### What you will do
Below are the records. Restate word for word every line from the one that contains "nand2_1: 139" through the final line, both included.

•••

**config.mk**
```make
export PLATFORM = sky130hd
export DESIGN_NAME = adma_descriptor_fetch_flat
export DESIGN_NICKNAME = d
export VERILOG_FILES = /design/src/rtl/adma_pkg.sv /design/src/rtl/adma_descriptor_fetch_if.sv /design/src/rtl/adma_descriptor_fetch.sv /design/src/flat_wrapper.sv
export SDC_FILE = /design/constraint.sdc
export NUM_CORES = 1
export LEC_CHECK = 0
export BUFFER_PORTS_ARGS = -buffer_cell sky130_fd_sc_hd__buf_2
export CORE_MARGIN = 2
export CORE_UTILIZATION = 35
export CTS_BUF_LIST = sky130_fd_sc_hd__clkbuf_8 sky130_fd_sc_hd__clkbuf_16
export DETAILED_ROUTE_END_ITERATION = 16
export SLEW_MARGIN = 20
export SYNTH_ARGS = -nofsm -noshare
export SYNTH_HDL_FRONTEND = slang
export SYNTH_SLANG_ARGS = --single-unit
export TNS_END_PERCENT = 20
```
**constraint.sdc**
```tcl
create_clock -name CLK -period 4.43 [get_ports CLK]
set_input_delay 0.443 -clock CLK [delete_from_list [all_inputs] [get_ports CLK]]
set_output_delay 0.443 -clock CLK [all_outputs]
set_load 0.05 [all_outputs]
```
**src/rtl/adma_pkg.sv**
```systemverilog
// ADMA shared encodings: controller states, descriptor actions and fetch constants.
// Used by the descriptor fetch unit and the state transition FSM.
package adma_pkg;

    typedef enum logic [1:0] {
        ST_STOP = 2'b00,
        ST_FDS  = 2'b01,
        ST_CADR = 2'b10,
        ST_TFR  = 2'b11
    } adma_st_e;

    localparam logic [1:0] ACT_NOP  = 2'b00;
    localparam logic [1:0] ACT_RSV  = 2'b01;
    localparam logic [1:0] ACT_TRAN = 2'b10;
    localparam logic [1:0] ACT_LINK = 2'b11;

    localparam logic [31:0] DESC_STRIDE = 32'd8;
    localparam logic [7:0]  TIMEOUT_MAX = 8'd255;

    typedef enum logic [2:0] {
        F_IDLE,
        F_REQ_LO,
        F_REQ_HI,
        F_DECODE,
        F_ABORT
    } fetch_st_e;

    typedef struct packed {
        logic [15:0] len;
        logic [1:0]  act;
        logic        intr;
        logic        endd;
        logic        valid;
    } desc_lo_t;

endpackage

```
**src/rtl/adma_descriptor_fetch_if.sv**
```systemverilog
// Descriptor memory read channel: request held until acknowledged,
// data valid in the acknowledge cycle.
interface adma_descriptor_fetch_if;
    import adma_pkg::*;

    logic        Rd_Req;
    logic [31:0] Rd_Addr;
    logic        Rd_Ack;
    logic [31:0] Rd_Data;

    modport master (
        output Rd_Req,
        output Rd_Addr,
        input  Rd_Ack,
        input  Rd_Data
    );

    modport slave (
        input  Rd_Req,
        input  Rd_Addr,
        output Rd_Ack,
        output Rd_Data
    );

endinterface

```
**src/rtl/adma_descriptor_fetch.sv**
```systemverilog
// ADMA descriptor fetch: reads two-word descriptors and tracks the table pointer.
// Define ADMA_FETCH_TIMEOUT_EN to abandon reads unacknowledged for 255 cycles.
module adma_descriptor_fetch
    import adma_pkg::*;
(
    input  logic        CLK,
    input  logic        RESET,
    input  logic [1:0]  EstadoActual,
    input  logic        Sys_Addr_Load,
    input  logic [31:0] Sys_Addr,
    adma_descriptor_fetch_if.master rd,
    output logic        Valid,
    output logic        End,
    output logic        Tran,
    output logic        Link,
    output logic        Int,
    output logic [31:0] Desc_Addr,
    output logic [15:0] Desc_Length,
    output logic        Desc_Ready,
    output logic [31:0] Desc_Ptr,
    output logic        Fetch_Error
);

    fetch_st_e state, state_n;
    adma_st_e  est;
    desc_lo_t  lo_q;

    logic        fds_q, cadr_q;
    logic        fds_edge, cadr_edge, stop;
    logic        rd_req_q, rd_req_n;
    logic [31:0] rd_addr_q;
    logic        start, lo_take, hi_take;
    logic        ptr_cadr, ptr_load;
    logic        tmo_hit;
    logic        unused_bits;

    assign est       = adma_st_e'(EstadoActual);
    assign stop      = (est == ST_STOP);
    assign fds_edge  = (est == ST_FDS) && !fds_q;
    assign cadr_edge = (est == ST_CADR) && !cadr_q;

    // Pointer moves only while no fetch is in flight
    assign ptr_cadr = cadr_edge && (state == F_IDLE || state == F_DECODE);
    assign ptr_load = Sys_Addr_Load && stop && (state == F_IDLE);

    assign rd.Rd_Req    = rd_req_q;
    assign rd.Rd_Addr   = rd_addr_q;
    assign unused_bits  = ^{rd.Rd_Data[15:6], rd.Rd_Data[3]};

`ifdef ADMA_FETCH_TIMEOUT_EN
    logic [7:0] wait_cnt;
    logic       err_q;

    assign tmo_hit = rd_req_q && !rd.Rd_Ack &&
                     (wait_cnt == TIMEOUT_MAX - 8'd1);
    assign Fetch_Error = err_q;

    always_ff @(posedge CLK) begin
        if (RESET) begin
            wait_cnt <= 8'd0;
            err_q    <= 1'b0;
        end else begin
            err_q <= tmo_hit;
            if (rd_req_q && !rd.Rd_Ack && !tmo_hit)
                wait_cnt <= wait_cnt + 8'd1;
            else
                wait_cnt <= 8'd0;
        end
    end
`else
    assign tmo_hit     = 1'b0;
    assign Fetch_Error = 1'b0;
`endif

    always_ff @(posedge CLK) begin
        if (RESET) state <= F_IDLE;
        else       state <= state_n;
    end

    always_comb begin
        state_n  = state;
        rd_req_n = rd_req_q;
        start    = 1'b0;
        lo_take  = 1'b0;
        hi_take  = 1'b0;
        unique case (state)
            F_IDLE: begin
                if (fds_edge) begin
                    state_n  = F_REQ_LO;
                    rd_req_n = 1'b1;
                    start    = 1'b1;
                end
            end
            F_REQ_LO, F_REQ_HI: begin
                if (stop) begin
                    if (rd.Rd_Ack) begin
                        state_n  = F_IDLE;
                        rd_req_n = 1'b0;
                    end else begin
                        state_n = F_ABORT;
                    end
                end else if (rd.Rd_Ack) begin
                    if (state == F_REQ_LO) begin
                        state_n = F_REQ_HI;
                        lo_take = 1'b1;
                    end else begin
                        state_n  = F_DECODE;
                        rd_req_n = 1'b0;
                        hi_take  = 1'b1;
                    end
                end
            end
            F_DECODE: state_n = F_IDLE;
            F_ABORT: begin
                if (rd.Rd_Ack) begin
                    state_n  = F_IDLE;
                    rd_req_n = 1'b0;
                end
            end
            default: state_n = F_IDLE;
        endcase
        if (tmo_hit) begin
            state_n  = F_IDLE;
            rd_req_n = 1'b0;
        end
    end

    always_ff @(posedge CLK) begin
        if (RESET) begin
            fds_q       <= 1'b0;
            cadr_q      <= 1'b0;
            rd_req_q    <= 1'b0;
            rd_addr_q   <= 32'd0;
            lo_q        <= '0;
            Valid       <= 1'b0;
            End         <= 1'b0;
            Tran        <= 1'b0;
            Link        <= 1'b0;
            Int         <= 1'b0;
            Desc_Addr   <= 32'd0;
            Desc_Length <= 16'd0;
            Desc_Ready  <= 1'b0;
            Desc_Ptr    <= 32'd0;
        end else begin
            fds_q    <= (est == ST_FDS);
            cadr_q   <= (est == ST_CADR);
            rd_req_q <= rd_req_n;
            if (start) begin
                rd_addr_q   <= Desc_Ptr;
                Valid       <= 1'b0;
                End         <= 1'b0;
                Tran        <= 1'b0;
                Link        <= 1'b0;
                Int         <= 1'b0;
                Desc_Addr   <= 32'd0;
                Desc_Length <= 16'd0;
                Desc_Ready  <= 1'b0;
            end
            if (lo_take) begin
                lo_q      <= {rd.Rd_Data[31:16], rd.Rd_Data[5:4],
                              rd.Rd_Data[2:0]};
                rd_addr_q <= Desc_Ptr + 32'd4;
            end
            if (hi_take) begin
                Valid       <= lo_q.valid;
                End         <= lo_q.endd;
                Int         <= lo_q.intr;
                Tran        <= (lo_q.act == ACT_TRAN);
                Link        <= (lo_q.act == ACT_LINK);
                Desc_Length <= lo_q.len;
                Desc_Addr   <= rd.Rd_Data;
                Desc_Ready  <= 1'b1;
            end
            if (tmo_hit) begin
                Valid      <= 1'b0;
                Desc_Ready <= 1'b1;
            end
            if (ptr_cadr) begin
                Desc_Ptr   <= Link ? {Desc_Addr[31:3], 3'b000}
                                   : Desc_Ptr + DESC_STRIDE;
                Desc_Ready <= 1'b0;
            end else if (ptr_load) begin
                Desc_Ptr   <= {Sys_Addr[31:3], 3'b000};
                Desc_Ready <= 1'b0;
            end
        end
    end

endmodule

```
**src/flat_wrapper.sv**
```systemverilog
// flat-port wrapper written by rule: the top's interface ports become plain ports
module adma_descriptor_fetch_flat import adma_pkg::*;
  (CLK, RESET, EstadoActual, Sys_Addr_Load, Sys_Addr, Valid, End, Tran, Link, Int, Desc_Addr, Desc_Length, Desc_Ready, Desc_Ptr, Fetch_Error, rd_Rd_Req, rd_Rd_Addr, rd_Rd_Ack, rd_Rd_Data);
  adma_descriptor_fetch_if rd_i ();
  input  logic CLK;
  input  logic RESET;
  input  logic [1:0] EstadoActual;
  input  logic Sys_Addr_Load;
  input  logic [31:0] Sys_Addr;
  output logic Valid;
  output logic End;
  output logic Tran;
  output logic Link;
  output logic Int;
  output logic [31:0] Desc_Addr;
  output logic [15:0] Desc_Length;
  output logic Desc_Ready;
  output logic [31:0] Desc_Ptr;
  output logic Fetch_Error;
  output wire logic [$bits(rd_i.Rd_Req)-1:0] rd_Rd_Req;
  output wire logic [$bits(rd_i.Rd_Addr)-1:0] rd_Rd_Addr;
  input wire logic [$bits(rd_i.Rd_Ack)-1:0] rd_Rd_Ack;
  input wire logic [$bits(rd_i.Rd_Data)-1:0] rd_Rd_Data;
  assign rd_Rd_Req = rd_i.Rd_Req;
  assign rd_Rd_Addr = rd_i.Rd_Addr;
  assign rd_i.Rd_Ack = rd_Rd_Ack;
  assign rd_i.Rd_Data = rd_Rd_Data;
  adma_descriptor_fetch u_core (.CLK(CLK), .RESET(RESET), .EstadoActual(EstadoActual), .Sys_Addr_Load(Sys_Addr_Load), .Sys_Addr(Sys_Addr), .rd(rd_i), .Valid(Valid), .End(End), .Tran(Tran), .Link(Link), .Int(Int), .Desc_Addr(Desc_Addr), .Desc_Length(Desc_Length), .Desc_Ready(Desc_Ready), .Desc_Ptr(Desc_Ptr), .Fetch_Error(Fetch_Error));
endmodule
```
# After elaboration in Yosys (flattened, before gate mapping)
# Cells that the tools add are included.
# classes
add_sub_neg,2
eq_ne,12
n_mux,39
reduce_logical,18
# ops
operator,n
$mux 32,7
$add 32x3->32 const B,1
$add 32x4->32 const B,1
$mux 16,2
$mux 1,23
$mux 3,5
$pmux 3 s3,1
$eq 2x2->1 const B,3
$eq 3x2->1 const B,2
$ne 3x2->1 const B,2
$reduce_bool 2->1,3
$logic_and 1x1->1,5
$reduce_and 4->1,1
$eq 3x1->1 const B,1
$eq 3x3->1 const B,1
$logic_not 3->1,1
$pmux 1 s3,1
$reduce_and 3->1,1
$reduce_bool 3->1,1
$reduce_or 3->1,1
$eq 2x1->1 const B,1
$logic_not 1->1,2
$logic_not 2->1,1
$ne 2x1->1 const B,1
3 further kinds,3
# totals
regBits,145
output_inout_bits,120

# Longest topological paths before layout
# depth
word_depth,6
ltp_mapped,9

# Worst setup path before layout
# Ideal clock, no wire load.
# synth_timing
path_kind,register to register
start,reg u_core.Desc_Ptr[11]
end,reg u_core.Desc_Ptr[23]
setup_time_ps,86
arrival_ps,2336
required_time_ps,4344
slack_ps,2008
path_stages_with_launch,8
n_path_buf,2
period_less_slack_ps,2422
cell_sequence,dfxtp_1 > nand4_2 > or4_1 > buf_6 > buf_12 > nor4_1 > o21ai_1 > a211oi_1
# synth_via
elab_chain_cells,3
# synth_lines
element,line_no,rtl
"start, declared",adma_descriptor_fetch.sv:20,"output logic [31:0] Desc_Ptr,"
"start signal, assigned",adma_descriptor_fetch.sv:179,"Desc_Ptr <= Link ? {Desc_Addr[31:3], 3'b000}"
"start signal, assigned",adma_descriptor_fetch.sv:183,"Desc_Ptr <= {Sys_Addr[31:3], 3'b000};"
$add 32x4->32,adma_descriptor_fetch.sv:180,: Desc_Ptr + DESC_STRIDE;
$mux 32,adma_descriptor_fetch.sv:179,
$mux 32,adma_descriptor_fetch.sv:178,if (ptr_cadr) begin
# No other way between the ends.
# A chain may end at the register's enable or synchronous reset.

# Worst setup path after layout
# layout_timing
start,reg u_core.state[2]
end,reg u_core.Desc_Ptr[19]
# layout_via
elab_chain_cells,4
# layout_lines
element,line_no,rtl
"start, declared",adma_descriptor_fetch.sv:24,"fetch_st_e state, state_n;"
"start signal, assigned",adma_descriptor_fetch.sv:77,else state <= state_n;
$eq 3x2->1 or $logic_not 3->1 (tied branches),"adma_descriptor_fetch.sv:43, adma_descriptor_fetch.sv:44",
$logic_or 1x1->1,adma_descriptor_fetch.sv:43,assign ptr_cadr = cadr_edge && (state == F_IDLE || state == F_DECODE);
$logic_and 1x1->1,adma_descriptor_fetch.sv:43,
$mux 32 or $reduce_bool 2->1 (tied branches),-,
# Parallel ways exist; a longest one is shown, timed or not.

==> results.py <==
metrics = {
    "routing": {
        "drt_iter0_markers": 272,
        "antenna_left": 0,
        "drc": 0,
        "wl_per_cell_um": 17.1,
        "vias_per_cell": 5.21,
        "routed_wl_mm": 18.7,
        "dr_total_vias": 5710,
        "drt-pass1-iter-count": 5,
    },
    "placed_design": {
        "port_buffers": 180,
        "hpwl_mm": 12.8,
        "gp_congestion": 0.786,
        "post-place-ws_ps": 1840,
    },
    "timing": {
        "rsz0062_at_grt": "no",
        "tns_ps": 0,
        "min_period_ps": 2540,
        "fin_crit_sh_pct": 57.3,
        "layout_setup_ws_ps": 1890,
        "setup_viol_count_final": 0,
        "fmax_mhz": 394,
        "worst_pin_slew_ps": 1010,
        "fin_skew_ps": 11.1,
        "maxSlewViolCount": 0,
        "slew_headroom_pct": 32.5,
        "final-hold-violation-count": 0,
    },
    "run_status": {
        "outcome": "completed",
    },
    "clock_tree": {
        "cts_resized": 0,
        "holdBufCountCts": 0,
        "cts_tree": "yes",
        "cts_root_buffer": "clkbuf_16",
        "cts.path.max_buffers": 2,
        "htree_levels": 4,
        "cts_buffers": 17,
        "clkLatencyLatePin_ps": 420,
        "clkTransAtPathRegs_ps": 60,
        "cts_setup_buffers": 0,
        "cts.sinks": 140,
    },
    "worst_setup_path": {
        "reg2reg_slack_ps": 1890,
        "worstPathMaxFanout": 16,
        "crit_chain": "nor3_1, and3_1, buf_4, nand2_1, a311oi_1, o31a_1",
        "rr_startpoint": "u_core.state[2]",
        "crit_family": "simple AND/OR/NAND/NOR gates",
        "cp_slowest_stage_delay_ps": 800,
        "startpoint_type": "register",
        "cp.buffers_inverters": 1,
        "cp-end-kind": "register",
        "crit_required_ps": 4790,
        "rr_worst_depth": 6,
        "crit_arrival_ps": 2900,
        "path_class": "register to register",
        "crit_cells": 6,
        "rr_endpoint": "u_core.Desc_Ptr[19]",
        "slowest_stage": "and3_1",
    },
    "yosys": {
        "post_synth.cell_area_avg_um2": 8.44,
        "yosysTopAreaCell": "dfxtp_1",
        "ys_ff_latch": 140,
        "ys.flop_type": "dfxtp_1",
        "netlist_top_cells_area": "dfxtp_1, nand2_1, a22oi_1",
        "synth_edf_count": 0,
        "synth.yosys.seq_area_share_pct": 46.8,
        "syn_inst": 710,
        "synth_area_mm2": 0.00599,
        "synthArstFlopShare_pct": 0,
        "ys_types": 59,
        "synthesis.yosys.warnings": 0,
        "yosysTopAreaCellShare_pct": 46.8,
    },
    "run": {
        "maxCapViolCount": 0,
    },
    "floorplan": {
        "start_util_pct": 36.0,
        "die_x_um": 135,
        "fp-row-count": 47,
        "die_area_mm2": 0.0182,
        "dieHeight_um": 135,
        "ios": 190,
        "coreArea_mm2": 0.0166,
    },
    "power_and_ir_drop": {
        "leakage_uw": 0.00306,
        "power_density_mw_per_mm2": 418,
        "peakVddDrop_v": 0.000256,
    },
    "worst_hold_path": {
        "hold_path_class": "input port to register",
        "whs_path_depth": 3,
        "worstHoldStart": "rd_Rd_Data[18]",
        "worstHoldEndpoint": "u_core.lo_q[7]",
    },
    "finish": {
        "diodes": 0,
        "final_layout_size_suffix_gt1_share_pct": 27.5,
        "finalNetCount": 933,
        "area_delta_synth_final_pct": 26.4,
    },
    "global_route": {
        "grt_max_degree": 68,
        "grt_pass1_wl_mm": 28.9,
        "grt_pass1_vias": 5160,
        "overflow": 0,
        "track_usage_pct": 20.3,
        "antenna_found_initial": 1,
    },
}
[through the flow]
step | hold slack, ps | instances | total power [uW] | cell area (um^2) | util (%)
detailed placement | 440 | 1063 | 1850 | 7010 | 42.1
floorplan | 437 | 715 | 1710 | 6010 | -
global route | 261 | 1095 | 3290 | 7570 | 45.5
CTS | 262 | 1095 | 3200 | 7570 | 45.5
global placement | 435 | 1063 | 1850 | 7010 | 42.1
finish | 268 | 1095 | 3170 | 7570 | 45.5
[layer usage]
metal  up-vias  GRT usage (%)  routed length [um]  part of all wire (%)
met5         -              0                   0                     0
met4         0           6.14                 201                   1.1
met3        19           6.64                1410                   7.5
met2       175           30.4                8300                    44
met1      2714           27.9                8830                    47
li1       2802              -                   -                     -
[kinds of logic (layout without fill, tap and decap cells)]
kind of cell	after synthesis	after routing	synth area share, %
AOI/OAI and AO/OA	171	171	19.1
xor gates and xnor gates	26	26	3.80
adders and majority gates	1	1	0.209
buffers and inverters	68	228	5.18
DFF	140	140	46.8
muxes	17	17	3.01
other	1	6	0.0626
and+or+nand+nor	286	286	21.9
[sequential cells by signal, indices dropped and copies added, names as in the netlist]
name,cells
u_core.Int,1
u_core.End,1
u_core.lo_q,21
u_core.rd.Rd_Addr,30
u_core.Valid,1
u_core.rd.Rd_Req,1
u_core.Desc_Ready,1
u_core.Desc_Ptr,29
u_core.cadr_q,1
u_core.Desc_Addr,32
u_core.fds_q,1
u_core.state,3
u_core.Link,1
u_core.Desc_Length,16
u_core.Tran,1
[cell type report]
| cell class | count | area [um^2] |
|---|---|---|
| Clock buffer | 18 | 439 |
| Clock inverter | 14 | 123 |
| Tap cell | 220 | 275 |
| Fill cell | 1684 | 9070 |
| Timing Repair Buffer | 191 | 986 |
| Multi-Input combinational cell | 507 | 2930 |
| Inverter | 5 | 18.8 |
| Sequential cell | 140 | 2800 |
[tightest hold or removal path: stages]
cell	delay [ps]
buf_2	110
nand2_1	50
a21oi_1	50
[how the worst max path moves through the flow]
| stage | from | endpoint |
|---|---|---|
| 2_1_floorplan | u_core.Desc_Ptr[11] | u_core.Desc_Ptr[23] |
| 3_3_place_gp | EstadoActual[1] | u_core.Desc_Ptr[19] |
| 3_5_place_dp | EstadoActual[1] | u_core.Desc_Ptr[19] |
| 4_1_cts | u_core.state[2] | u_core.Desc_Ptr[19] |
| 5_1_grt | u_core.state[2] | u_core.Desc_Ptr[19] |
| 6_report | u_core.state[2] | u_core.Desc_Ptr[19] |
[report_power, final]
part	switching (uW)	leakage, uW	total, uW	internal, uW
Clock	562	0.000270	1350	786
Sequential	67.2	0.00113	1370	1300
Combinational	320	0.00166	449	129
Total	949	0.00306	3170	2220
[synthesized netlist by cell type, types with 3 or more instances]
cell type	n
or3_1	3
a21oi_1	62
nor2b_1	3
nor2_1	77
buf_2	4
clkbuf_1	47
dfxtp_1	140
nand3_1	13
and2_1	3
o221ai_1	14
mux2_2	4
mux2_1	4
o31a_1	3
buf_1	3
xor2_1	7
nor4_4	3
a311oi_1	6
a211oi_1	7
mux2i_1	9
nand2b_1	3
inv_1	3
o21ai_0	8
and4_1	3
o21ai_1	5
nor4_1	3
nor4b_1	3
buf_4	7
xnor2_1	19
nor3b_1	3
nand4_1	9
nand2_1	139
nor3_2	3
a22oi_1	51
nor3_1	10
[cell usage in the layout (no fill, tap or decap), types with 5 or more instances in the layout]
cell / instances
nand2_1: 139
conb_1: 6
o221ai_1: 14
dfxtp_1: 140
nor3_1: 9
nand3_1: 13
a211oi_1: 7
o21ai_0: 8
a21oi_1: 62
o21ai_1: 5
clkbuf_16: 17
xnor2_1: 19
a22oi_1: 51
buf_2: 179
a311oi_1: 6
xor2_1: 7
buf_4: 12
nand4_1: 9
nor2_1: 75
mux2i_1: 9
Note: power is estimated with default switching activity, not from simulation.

•••

### Response
nand2_1: 139
conb_1: 6
o221ai_1: 14
dfxtp_1: 140
nor3_1: 9
nand3_1: 13
a211oi_1: 7
o21ai_0: 8
a21oi_1: 62
o21ai_1: 5
clkbuf_16: 17
xnor2_1: 19
a22oi_1: 51
buf_2: 179
a311oi_1: 6
xor2_1: 7
buf_4: 12
nand4_1: 9
nor2_1: 75
mux2i_1: 9
Note: power is estimated with default switching activity, not from simulation.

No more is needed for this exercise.